(Exercise instructions):
A single stretch of the material below is to be transcribed exactly, starting at the line with "- The synthesized area is 38,690 sq um." and ending after the line with "- For the worst".

(Dataset records):

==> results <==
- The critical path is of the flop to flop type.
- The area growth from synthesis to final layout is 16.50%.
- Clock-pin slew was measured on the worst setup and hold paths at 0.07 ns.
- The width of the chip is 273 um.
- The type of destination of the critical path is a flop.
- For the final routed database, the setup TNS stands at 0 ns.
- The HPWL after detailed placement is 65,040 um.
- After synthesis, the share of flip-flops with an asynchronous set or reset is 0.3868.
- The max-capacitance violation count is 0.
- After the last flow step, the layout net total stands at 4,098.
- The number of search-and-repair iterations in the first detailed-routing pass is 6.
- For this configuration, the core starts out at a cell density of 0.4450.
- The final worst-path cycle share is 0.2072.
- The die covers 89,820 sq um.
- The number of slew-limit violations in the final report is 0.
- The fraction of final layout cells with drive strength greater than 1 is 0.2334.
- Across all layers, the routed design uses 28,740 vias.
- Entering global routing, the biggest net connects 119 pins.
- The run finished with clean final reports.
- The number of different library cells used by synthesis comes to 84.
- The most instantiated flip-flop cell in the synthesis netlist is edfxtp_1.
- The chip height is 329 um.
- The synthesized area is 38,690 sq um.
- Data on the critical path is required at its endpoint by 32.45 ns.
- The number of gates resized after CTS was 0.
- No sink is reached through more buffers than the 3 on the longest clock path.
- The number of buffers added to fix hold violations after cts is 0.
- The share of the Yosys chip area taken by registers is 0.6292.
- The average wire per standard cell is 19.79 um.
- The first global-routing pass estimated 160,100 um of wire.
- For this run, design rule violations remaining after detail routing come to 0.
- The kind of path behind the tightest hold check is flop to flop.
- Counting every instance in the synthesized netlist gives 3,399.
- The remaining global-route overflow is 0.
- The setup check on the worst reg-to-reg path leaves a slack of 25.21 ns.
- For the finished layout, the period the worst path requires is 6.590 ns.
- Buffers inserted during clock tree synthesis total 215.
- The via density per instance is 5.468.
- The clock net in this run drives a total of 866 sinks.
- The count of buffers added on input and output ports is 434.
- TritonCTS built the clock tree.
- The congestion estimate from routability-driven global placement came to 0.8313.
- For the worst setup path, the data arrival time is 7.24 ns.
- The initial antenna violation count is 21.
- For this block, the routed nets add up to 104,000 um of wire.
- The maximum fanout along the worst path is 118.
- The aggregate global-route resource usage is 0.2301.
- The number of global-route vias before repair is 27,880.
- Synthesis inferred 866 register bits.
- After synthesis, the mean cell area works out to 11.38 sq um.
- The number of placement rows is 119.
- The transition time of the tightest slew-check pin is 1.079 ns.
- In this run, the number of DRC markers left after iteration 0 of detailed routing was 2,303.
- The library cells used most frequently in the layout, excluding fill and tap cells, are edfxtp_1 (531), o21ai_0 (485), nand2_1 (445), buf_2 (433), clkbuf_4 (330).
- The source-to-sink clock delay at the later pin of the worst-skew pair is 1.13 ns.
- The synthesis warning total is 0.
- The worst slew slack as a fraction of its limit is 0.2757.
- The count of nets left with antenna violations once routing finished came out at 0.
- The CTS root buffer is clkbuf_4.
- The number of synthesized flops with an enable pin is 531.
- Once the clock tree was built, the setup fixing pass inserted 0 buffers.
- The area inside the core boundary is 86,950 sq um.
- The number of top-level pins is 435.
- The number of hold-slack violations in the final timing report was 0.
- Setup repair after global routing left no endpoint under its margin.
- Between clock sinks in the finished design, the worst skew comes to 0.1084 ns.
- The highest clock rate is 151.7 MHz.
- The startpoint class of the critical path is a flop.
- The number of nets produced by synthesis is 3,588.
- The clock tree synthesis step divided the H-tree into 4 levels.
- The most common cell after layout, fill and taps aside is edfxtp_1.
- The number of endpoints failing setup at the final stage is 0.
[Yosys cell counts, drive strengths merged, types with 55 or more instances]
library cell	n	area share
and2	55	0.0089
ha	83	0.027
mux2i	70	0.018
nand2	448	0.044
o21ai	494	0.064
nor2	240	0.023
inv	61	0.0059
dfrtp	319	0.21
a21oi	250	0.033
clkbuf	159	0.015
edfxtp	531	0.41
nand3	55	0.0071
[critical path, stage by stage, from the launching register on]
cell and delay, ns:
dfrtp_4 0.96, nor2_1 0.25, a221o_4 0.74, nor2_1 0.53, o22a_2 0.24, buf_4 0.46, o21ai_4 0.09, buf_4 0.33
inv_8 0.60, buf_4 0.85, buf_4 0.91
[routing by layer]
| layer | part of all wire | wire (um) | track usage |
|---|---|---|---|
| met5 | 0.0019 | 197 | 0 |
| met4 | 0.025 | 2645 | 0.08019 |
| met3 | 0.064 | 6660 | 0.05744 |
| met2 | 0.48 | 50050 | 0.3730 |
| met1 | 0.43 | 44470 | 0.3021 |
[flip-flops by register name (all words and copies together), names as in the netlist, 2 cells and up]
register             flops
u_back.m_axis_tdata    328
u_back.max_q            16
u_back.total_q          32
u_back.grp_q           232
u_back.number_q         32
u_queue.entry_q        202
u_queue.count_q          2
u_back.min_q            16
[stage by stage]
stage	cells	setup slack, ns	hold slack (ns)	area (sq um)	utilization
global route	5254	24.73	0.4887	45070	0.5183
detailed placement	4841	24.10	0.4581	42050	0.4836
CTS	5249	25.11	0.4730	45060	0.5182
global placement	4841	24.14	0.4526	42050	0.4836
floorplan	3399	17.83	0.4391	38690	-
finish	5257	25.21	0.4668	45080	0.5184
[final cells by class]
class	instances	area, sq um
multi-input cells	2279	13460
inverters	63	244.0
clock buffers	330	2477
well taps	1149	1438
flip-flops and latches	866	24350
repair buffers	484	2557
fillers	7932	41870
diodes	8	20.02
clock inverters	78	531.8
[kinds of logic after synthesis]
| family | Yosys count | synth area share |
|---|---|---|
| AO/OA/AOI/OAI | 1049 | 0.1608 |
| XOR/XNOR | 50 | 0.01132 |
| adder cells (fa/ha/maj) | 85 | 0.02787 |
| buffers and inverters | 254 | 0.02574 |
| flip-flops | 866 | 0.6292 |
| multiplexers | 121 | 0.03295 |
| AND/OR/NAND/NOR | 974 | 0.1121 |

(Response):
- The synthesized area is 38,690 sq um.
- Data on the critical path is required at its endpoint by 32.45 ns.
- The number of gates resized after CTS was 0.
- No sink is reached through more buffers than the 3 on the longest clock path.
- The number of buffers added to fix hold violations after cts is 0.
- The share of the Yosys chip area taken by registers is 0.6292.
- The average wire per standard cell is 19.79 um.
- The first global-routing pass estimated 160,100 um of wire.
- For this run, design rule violations remaining after detail routing come to 0.
- The kind of path behind the tightest hold check is flop to flop.
- Counting every instance in the synthesized netlist gives 3,399.
- The remaining global-route overflow is 0.
- The setup check on the worst reg-to-reg path leaves a slack of 25.21 ns.
- For the finished layout, the period the worst path requires is 6.590 ns.
- Buffers inserted during clock tree synthesis total 215.
- The via density per instance is 5.468.
- The clock net in this run drives a total of 866 sinks.
- The count of buffers added on input and output ports is 434.
- TritonCTS built the clock tree.
- The congestion estimate from routability-driven global placement came to 0.8313.
- For the worst setup path, the data arrival time is 7.24 ns.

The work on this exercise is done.